Jun 24, 2024 Newsdesk Latest News, Rest of Asia, Top of the deck  
The nearly US$1.1-billion investment in energy-related projects by Genting Bhd, the Malaysia-listed parent of a group of casino businesses around the world, is “credit negative” because it will “weaken” the group’s “credit metrics over the next 12 to 18 months,” says Moody’s Ratings.
The investments in energy assets “underline Genting Bhd ambitions for growth and expansion, both within and outside its core leisure and hospitality business,” stated the institution.

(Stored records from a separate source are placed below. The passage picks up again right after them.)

This design comes from an exercise in tuning for a short achievable clock period and few clock cycles on the open sky130 flow, not from production work. Only simulation tests tie the RTL to the original design; equivalence was not proved. Power is estimated from default activity; no workload was simulated.

==> flow/design.v <==
module remi16_core (
    input  wire        clk,
    input  wire        rst,           
    input  wire        start,         
    input  wire        mode,          
    output wire        ready,
    output reg         done,
    output reg  [1:0]  outcome,       
    output reg  [2:0]  fault_code,    
    input  wire [3:0]  dbg_sel,
    output wire [15:0] dbg_rdata,
    input  wire [14:0] prog_n,        
    output wire [13:0] imem_addr,     
    input  wire [31:0] imem_rdata,
    output wire        dmem_req,
    output wire        dmem_we,
    output wire [17:0] dmem_addr,     
    output wire [7:0]  dmem_wdata,
    input  wire        dmem_gnt,
    input  wire [7:0]  dmem_rdata     
);
    localparam [1:0] OUT_CONTINUE = 2'd0, OUT_HALT = 2'd1, OUT_FAULT = 2'd2;
    localparam [2:0] F_BUS = 3'd1, F_OPCODE = 3'd2, F_REG = 3'd3, F_FETCH = 3'd4;
    reg         run;             
    reg         mode_r;          
    reg  [14:0] pn;              
    reg         d_once;          
    reg         wait_ldpc;       
    reg         pcfix;           
    reg         sfin;            
    reg  [15:0] sfin_pc;
    reg  [15:0] x [0:15];
    reg  [15:0] dbg_q;
    reg  [15:0] fpc;             
    reg         fly;             
    reg  [15:0] ipc;             
    reg  [1:0]  cnt;
    reg  [15:0] q_pc   [0:2];
    reg         q_end  [0:2];    
    reg  [3:0]  q_ff   [0:2];    
    reg         q_mem  [0:2];
    reg         q_st   [0:2];
    reg         q_lit  [0:2];
    reg         q_add  [0:2];
    reg         q_b4   [0:2];    
    reg  [3:0]  q_sA   [0:2];
    reg  [3:0]  q_sB   [0:2];
    reg  [15:0] q_smask[0:2];    
    reg  [3:0]  q_dest [0:2];
    reg  [15:0] q_dmask[0:2];    
    reg         q_wr   [0:2];    
    reg         q_movpc[0:2];
    reg         q_ldpc [0:2];
    reg  [15:0] q_val  [0:2];    
    reg         ev;
    reg  [15:0] e_a, e_b;
    reg         e_we;
    reg  [3:0]  e_dest;
    reg         e_pcres;         
    reg         e_movpc;         
    reg  [15:0] e_npc;
    reg         m_v, m_ph, m_we, m_lw;
    reg  [17:0] m_cur, m_a1;
    reg  [7:0]  m_wd, m_hi;
    reg  [3:0]  m_dest;
    reg  [15:0] m_dm;            
    localparam NB = 3;
    reg  [1:0]  bcnt;
    reg         b_we [0:NB-1];
    reg         b_lw [0:NB-1];
    reg  [17:0] b_a0 [0:NB-1];
    reg  [17:0] b_a1 [0:NB-1];
    reg  [15:0] b_d  [0:NB-1];
    reg  [3:0]  b_dest [0:NB-1];
    reg  [15:0] b_dm [0:NB-1];
    reg         rd0, wbv;
    reg  [3:0]  wb_dest;
    reg  [7:0]  lo;
    wire        m_acc    = m_v && dmem_gnt;
    wire        m_last   = m_acc && m_ph;
    wire        m_free   = !m_v || m_last;
    wire        b_any    = (bcnt != 2'd0);
    wire        ho_ok    = !m_v || (bcnt < NB);
    wire [15:0] ldval    = {dmem_rdata, lo};
    wire        drain_ok = !b_any && (!m_v || (m_last && m_we));
    reg  [15:0] pend;
    reg  [15:0] b_live;          
    integer j;
    always @(*) begin
        b_live = 16'd0;
        for (j = 0; j < NB; j = j + 1)
            if (j < bcnt) b_live = b_live | b_dm[j];
    end
    assign dmem_req   = m_v && !rst;
    assign dmem_we    = m_we;
    assign dmem_addr  = m_cur;
    assign dmem_wdata = m_wd;
    function [17:0] phys;
        input [15:0] a;
        input [1:0]  mb;
        phys = a[15] ? {({1'b0, mb} + 3'd1), a[14:0]} : {3'd0, a[14:0]};
    endfunction
    wire [31:0] iw  = imem_rdata;
    wire [7:0]  iop = iw[7:0];
    wire [7:0]  ia0 = iw[15:8];
    wire [7:0]  ia1 = iw[23:16];
    wire [7:0]  ia2 = iw[31:24];
    wire i_fb   = (ipc[1:0] != 2'b00) || ({1'b0, ipc[15:2]} >= pn);
    wire i_bop  = (iop > 8'd6);
    reg  i_breg;
    always @(*) begin
        case (iop)
            8'h02, 8'h05: i_breg = (ia2[7:4] != 4'd0);
            8'h03, 8'h06: i_breg = (ia0[7:4] != 4'd0) || (ia1[7:4] != 4'd0);
            8'h04:        i_breg = (ia0[7:4] != 4'd0);
            default:      i_breg = 1'b0;
        endcase
    end
    wire        i_st   = (iop == 8'h04);
    wire        i_ld   = (iop == 8'h05);
    wire        i_lit  = (iop == 8'h02);
    wire        i_mov  = (iop == 8'h03);
    wire        i_add  = (iop == 8'h06);
    wire [15:0] i_val  = i_st ? iw[31:16] : iw[23:8];
    wire        i_bbus = (i_st && iw[31:16] == 16'hFFFF) || (i_ld && iw[23:8] == 16'hFFFF);
    wire        i_end  = i_fb || i_bop || i_breg || i_bbus || (iop == 8'h01);
    wire [3:0]  i_sA   = ia0[3:0];
    wire [3:0]  i_sB   = ia1[3:0];
    wire [3:0]  i_dest = i_lit ? ia2[3:0] : i_mov ? ia1[3:0] : i_add ? 4'd1 : ia2[3:0];
    wire        i_d0   = (i_dest == 4'd0);
    wire        i_wr   = ((i_lit || i_mov) && !i_d0) || i_add;
    wire        i_useM = (i_st || i_ld) && (i_val[15] || i_val == 16'h7FFF);
    wire        i_useA = i_mov || i_add || i_st;
    wire [15:0] i_smask = ((i_useA && i_sA != 4'd0) ? (16'd1 << i_sA) : 16'd0) |
                          ((i_add && i_sB != 4'd0) ? (16'd1 << i_sB) : 16'd0) |
                          (i_useM ? 16'h0020 : 16'd0);
    wire [15:0] i_dmask = ((i_wr || i_ld) && !i_d0) ? (16'd1 << i_dest) : 16'd0;
    wire [15:0] i_tgt  = iw[23:8] + 16'd4;
    wire        i_jmp  = fly && i_lit && (ia2 == 8'h00) && (iw[23:8] != ipc);
    wire [15:0] e_res   = e_a + e_b;
    wire        e_redir = ev && e_movpc && mode_r;
    wire        e_wr    = ev && e_we;
    wire        q0v  = (cnt != 2'd0);
    wire [15:0] hpc  = q_pc[0];
    wire [3:0]  sA   = q_sA[0];
    wire [3:0]  sB   = q_sB[0];
    function [15:0] rd;
        input [3:0] r;
        if (r == 4'd0)                     rd = hpc;
        else if (e_wr && e_dest == r)      rd = e_res;
        else if (wbv && wb_dest == r)      rd = ldval;
        else                               rd = x[r];
    endfunction
    wire [15:0] vA = rd(sA);
    wire [15:0] vB = rd(sB);
    wire [1:0]  vM = (e_wr && e_dest == 4'd5) ? (e_a[1:0] + e_b[1:0]) :
                     (wbv && wb_dest == 4'd5) ? lo[1:0] : x[5][1:0];
    wire d_hz    = |(pend & q_smask[0]);
    wire [3:0] c_oh = {cnt == 2'd3, cnt == 2'd2, cnt == 2'd1, cnt == 2'd0};
    wire d_block = (!mode_r && d_once) || wait_ldpc || pcfix || e_redir;
    wire d_ok    = run && q0v && !d_block;
    wire d_go    = d_ok && !q_end[0] && !d_hz && (!q_mem[0] || ho_ok);
    wire d_alu   = d_go && !q_mem[0];
    wire d_disp  = d_go && q_mem[0];
    wire [15:0] kmask = (d_alu && q_wr[0]) ? q_dmask[0] : 16'd0;
    wire        killB0 = |(b_dm[0] & kmask);
    wire        killM = |(m_dm & kmask);
    wire [17:0] d_p0 = phys(q_val[0], vM);
    wire [15:0] d_ea1 = q_val[0] + 16'd1;
    wire [17:0] d_p1 = phys(d_ea1, vM);
    wire [3:0]  qff  = q_ff[0];
    wire [2:0]  d_fc = qff[3] ? F_FETCH : qff[2] ? F_OPCODE : qff[1] ? F_REG :
                       qff[0] ? F_BUS : 3'd0;
    wire f_d   = d_ok && q_end[0] && drain_ok;
    wire f_sm  = sfin && drain_ok;
    wire f_pf  = pcfix && !mode_r;
    wire fin   = run && (f_d || f_sm || f_pf);
    wire [15:0] x0p4 = x[0] + 16'd4;
    reg  [15:0] fin_pc;
    always @(*) begin
        if (f_d)       fin_pc = hpc;
        else if (f_sm) fin_pc = sfin_pc;
        else           fin_pc = x0p4;
    end
    wire [1:0] fin_oc = !f_d ? OUT_CONTINUE : (qff != 4'd0) ? OUT_FAULT : OUT_HALT;
    assign imem_addr = fpc[15:2];
    assign ready     = !run;
    assign dbg_rdata = dbg_q;
    wire redir_ld = pcfix && mode_r;                     
    wire ldpc_go  = d_disp && q_ldpc[0] && mode_r;
    wire issue    = !wait_ldpc && ({1'b0, cnt} + {2'b0, fly} <= 3'd2);
    reg  [15:0] xn0;
    always @(*) begin
        if (rst)                              xn0 = 16'd0;
        else if (fin)                         xn0 = fin_pc;
        else if (wbv && wb_dest == 4'd0)      xn0 = ldval;
        else                                  xn0 = x[0];
    end
    integer i;
    always @(posedge clk) begin
        x[0] <= xn0;
        for (i = 1; i < 16; i = i + 1) begin
            if (rst)                              x[i] <= 16'd0;
            else if (e_wr && e_dest == i)         x[i] <= e_res;
            else if (wbv && wb_dest == i)         x[i] <= ldval;
        end
        if (rst)                                  dbg_q <= 16'd0;
        else if (dbg_sel == 4'd0)                 dbg_q <= xn0;
        else if (e_wr && e_dest == dbg_sel)       dbg_q <= e_res;
        else if (wbv && wb_dest == dbg_sel)       dbg_q <= ldval;
        else                                      dbg_q <= x[dbg_sel];
    end
    reg [1:0] cnt_p, b_cp;
    reg       b_pop, b_push;
    integer k;
    always @(posedge clk) begin
        rd0 <= 1'b0;
        wbv <= 1'b0;
        done <= 1'b0;
        if (rd0) lo <= dmem_rdata;
        e_a     <= q_lit[0] ? q_val[0] : vA;
        e_b     <= q_add[0] ? vB : q_b4[0] ? 16'd4 : 16'd0;
        e_we    <= q_wr[0];
        e_dest  <= q_dest[0];
        e_pcres <= q_b4[0];
        e_movpc <= q_movpc[0];
        e_npc   <= hpc + 16'd4;
        if (rst) begin
            run       <= 1'b0;
            mode_r    <= 1'b0;
            d_once    <= 1'b0;
            wait_ldpc <= 1'b0;
            pcfix     <= 1'b0;
            sfin      <= 1'b0;
            pend      <= 16'd0;
            fpc       <= 16'd0;
            fly       <= 1'b0;
            cnt       <= 2'd0;
            ev        <= 1'b0;
            m_v       <= 1'b0;
            bcnt      <= 2'd0;
            outcome   <= OUT_CONTINUE;
            fault_code <= 3'd0;
        end else if (!run) begin
            if (start) begin
                run    <= 1'b1;
                mode_r <= mode;
                pn     <= prog_n;
                d_once <= 1'b0;
                fly    <= 1'b1;
                ipc    <= fpc;
                fpc    <= fpc + 16'd4;
                cnt    <= 2'd0;
            end
        end else begin
            pend <= (pend & ~kmask &
                     ((m_last && m_lw) ? ~(m_dm & ~b_live) : 16'hFFFF)) |
                    ((d_disp && !q_st[0]) ? q_dmask[0] : 16'd0);
            for (j = 0; j < NB; j = j + 1)
                if (|(b_dm[j] & kmask)) begin b_lw[j] <= 1'b0; b_dm[j] <= 16'd0; end
            if (killM) begin m_lw <= 1'b0; m_dm <= 16'd0; end
            if (m_acc && !m_ph) begin
                m_ph  <= 1'b1;
                m_cur <= m_a1;
                m_wd  <= m_hi;
                rd0   <= !m_we;
            end
            if (m_last && m_lw && !killM) begin
                wbv     <= 1'b1;
                wb_dest <= m_dest;
            end
            if (m_free) begin
                if (b_any) begin
                    m_v <= 1'b1; m_ph <= 1'b0; m_we <= b_we[0];
                    m_lw <= b_lw[0] && !killB0; m_dm <= killB0 ? 16'd0 : b_dm[0];
                    m_cur <= b_a0[0]; m_a1 <= b_a1[0];
                    m_wd <= b_d[0][7:0]; m_hi <= b_d[0][15:8]; m_dest <= b_dest[0];
                end else if (d_disp) begin
                    m_v <= 1'b1; m_ph <= 1'b0; m_we <= q_st[0];
                    m_lw <= !q_st[0]; m_dm <= q_st[0] ? 16'd0 : q_dmask[0];
                    m_cur <= d_p0; m_a1 <= d_p1;
                    m_wd <= vA[7:0]; m_hi <= vA[15:8]; m_dest <= q_dest[0];
                end else begin
                    m_v <= 1'b0;
                end
            end
            b_pop  = m_free && b_any;
            b_push = d_disp && !(m_free && !b_any);
            b_cp   = bcnt - {1'b0, b_pop};
            bcnt  <= b_cp + {1'b0, b_push};
            for (j = 0; j < NB; j = j + 1) begin
                if (b_push && b_cp == j) begin
                    b_we[j] <= q_st[0];
                    b_lw[j] <= !q_st[0]; b_dm[j] <= q_st[0] ? 16'd0 : q_dmask[0];
                    b_a0[j] <= d_p0; b_a1[j] <= d_p1; b_d[j] <= vA; b_dest[j] <= q_dest[0];
                end else if (b_pop && j < NB - 1) begin
                    b_we[j] <= b_we[j+1];
                    b_lw[j] <= b_lw[j+1] && !(|(b_dm[j+1] & kmask));
                    b_dm[j] <= (|(b_dm[j+1] & kmask)) ? 16'd0 : b_dm[j+1];
                    b_a0[j] <= b_a0[j+1]; b_a1[j] <= b_a1[j+1]; b_d[j] <= b_d[j+1];
                    b_dest[j] <= b_dest[j+1];
                end
            end
            if (d_go) d_once <= 1'b1;
            ev <= d_alu;
            if (d_disp && !mode_r && !q_ldpc[0]) begin
                sfin    <= 1'b1;
                sfin_pc <= hpc + 16'd4;
            end
            if (ev && !mode_r) begin
                sfin    <= 1'b1;
                sfin_pc <= e_pcres ? e_res : e_npc;
            end
            if (ldpc_go)
                wait_ldpc <= 1'b1;
            if (wbv && wb_dest == 4'd0)
                pcfix <= 1'b1;
            if (i_jmp) begin
                fly <= 1'b0;
                fpc <= i_tgt;
            end else begin
                fly <= issue;
                if (issue) begin
                    ipc <= fpc;
                    fpc <= fpc + 16'd4;
                end
            end
            cnt_p = cnt - {1'b0, d_go};
            cnt <= cnt_p + {1'b0, fly};
            for (k = 0; k < 3; k = k + 1) begin
                if (fly && (d_go ? c_oh[k+1] : c_oh[k])) begin
                    q_pc[k]    <= ipc;
                    q_end[k]   <= i_end;
                    q_ff[k]    <= {i_fb, i_bop, i_breg, i_bbus};
                    q_mem[k]   <= i_st || i_ld;
                    q_st[k]    <= i_st;
                    q_lit[k]   <= i_lit;
                    q_add[k]   <= i_add;
                    q_b4[k]    <= (i_lit || i_mov) && i_d0;
                    q_sA[k]    <= i_sA;
                    q_sB[k]    <= i_sB;
                    q_smask[k] <= i_smask;
                    q_dest[k]  <= i_dest;
                    q_dmask[k] <= i_dmask;
                    q_wr[k]    <= i_wr;
                    q_movpc[k] <= i_mov && i_d0;
                    q_ldpc[k]  <= i_ld && i_d0;
                    q_val[k]   <= i_val;
                end else if (d_go && k < 2) begin
                    q_pc[k]    <= q_pc[k+1];
                    q_end[k]   <= q_end[k+1];
                    q_ff[k]    <= q_ff[k+1];
                    q_mem[k]   <= q_mem[k+1];
                    q_st[k]    <= q_st[k+1];
                    q_lit[k]   <= q_lit[k+1];
                    q_add[k]   <= q_add[k+1];
                    q_b4[k]    <= q_b4[k+1];
                    q_sA[k]    <= q_sA[k+1];
                    q_sB[k]    <= q_sB[k+1];
                    q_smask[k] <= q_smask[k+1];
                    q_dest[k]  <= q_dest[k+1];
                    q_dmask[k] <= q_dmask[k+1];
                    q_wr[k]    <= q_wr[k+1];
                    q_movpc[k] <= q_movpc[k+1];
                    q_ldpc[k]  <= q_ldpc[k+1];
                    q_val[k]   <= q_val[k+1];
                end
            end
            if (e_redir) begin
                cnt <= 2'd0;
                fly <= 1'b0;
                fpc <= e_res;
            end
            if (ldpc_go) begin
                cnt <= 2'd0;
                fly <= 1'b0;
            end
            if (redir_ld) begin
                pcfix     <= 1'b0;
                wait_ldpc <= 1'b0;
                cnt <= 2'd0;
                fly <= 1'b0;
                fpc <= x0p4;
            end
            if (fin) begin
                run        <= 1'b0;
                done       <= 1'b1;
                outcome    <= fin_oc;
                fault_code <= f_d ? d_fc : 3'd0;
                ev         <= 1'b0;
                cnt        <= 2'd0;
                fly        <= 1'b0;
                fpc        <= fin_pc;
                sfin       <= 1'b0;
                pend       <= 16'd0;
                pcfix      <= 1'b0;
                wait_ldpc  <= 1'b0;
            end
        end
    end
endmodule
==> flow/run.sh <==
#!/bin/bash
# synth_recipe.tcl (not shown) runs the flow's synth.tcl, then flattens the netlist and writes it again
# the make line also repeats each setting of config.mk as NAME=value (left out here)
make -C /OpenROAD-flow-scripts/flow DESIGN_CONFIG=/design/flow/config.mk WORK_HOME=/design/flow/orfs CLKGATE_MAP_FILE= SYNTH_SCRIPT=/design/flow/synth_recipe.tcl finish
==> flow/config.mk <==
export PLATFORM = sky130hd
export DESIGN_NAME = remi16_core
export DESIGN_NICKNAME = remi16_core
export VERILOG_FILES = /design/flow/design.v
export SDC_FILE = /design/flow/constraint.sdc
export NUM_CORES = 4
export LEC_CHECK = 0
export ABC_CLOCK_PERIOD_IN_PS = 2500
export CAP_MARGIN = 20
export CORE_MARGIN = 2
export CORE_UTILIZATION = 40
export PLACE_DENSITY = 0.6
export SETUP_SLACK_MARGIN = 3.3
export SLEW_MARGIN = 20
==> flow/constraint.sdc <==
create_clock -name core_clock -period 6.0 [get_ports {clk}]
set_input_delay 1.2000 -clock core_clock [delete_from_list [all_inputs] [get_ports {clk}]]
set_output_delay 1.2000 -clock core_clock [all_outputs]
set_load 0.01 [all_outputs]
==> summary.txt <==
[per-stage QoR]
| step | worst slack, ps | std cells | power (uW) | util (%) |
|---|---|---|---|---|
| 3_3_place_gp | 1080 | 6960 | 8620 | 43.0 |
| 4_1_cts | 3080 | 7476 | 15600 | 50.0 |
| 6_report | 2870 | 7674 | 15800 | 53.3 |
| 3_5_place_dp | 959 | 6962 | 8630 | 43.0 |
| 2_1_floorplan | 1270 | 5413 | 8160 | - |
| 5_1_grt | 2900 | 7669 | 16100 | 53.3 |
[area by class of cell]
cell class	instances	area, sq um
Clock inverter	47	526
Tap cell	1755	2200
Sequential cell	1003	26400
Antenna cell	5	12.5
Timing Repair Buffer	776	8700
Clock buffer	154	3060
Fill cell	11300	61600
Inverter	135	546
Multi-Input combinational cell	3799	28800
[logic make-up (layout without fill, tap and decap cells)]
| kind of cell | count (synthesis) | count (layout) |
|---|---|---|
| and+or+nand+nor | 1721 | 1736 |
| AOI/OAI and AO/OA | 1529 | 1535 |
| DFF | 1003 | 1003 |
| buffers and inverters | 632 | 1112 |
| muxes | 375 | 375 |
| xor gates and xnor gates | 108 | 108 |
| adders and majority gates | 44 | 44 |
| other | 1 | 6 |
[critical path, delay by kind of cell (launching register included)]
family          cells  cell delay [ps]
compound gates      3              690
buf+inv             5              720
flops               1              400
mux                 2              620
simple gates        2              430
[cell usage in the layout (no fill, tap or decap), types with 38 or more instances in the layout]
cell type and count:
mux2_2 109, nand2_1 598, o21ai_2 41, a211oi_1 250
clkbuf_16 135, nand3_1 122, a22oi_1 218, xor2_1 45
o21ai_0 166, buf_6 99, nor3_1 47, a21oi_1 189
o22ai_1 47, dfxtp_1 344, nor2_1 376, a311oi_1 39
mux2i_1 208, nand4_1 85, o21ai_1 52, xnor2_1 56
buf_4 387, edfxtp_1 623, mux2_4 39, nor2b_1 38
dlygate4sd2_1 54, nand2_2 55, buf_12 85, a222oi_1 48
inv_1 118
[flip-flops by register name, summed over array words and instances, names as in the netlist, 48 cells and up]
name	cells
x	256
q_pc	48
q_val	48
q_smask	48
b_a0	54
q_dmask	48
b_dm	48
b_a1	54
b_d	48
[what timing repair did]
item,4_1_cts,5_1_grt
endpoints found under the setup margin,1386,862
setup buffers,269,156
pin swaps,153,238
cloned,44,35
gates resized for setup,812,598
[synth_stat cells (38+ instances only)]
cell type,count
clkbuf_1,369
a21oi_1,225
a311oi_1,41
mux2i_1,227
inv_1,130
xor2_1,46
nand4_1,85
nor3_1,61
nand2_1,694
mux2_2,148
a211oi_1,263
o221ai_1,38
xnor2_1,62
o21ai_0,257
and3_1,39
edfxtp_1,623
nor2_1,418
ha_1,43
a222oi_1,48
buf_2,82
dfxtp_1,380
a22oi_1,236
a31oi_1,39
o22ai_1,84
and2_1,46
nor2b_1,42
nand3_1,146
[where the power goes]
part           switching [uW]  total, uW  internal, uW
Clock                    3060       6890          3830
Combinational             865       1390           522
Sequential                132       7510          7380
Total                    4060      15800         11700
[per-layer routing]
layer,vias to the layer above,share of wire (%)
li1,21400,-
met1,24900,38
met2,4429,40
met3,1143,15
met4,24,6.9
met5,-,0.068
[worst max path at each step]
stage                           end  cells past startpoint
6_report        b_d[1][4]$_DFFE_PP_                     12
4_1_cts           m_wd[4]$_DFFE_PP_                     11
3_3_place_gp   b_dm[1][0]$_DFFE_PP_                     13
5_1_grt           m_wd[4]$_DFFE_PP_                     12
2_1_floorplan    q_add[2]$_DFFE_PP_                      3
3_5_place_dp   b_dm[1][6]$_DFFE_PP_                     13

Genting Bhd announced last week an aggregate investment of about US$1.03 billion – via some of its subsidiaries – to construct in Indonesia a floating facility for liquefied natural gas, with it scheduled to start operations by the third quarter of 2026.
The company said it intends to fund this and other smaller transactions with a mix of internally generated cash and debt.
Separately, the group also announced that an indirect subsidiary had reached an agreement to acquire a 49-percent stake in a Chinese firm in that country’s energy sector, for about US$14 million. Genting Bhd has estimated an additional investment of approximately US$46 million, “to target commercial operation in 2025”.
The purchase price and equity investment “will be fully funded by internally generated funds,” stated the Malaysian conglomerate.
Moody’s said in a Friday memo: “Assuming these transactions are fully debt-funded, we expect leverage to weaken to around 3.9 times over the next 12 to 18 months, from our previous expectation of around 3.6 times to 3.7 times.”
It added: “This leaves less headroom under Genting Bhd’s leverage with its downgrade threshold at 4.0 times.”
Resorts World Sentosa, a gaming resort in Singapore run by Genting Singapore Ltd, and Resorts World Genting, operated by Genting Malaysia Bhd, are said to be the group’s main assets.
Genting Malaysia also runs casinos in the United States, the Bahamas, the United Kingdom, and Egypt.
Moody’s noted that the Genting group “has substantial capital spending commitments and plans, particularly for its leisure and hospitality business”.
“Through its subsidiary Genting Singapore, Genting Bhd is in the process of expanding its Singapore integrated resort for a total project cost of SGD6.8 billion (US$5 billion),” observed the rating agency.
It added: “Additionally, Genting Bhd’s indirect subsidiary Genting New York LLC is bidding for one of three downstate New York gaming licences. The company has unveiled an investment plan of up to US$5 billion if it secures a licence.”
Moody’s said the expected “significant increase in debt to fund Genting Bhd’s capital spending and investments will further weaken leverage and indicates an aggressive financial policy, thereby exerting pressure on the company’s rating”.
Maybank Investment Bank Bhd said in a recent note that Genting Bhd had an “auspicious start” to 2024, driven by “luck” at its gaming operations run by Genting Malaysia and Genting Singapore.
The parent company reported first-quarter net profit of MYR998.6 million (US$212.3 million), on revenue that grew by 27.6 percent year-on-year, to MYR7.43 billion.
Despite the first-quarter improvement, Maybank lowered its 2024 estimates for earnings per share for the parent company by circa 12 percent. It said the decision to lower the estimates took into account, among other factors, VIP win rates of 3.0 percent at Resorts World Sentosa, as well as higher staff costs and slightly higher reinvestment rates by Genting Singapore.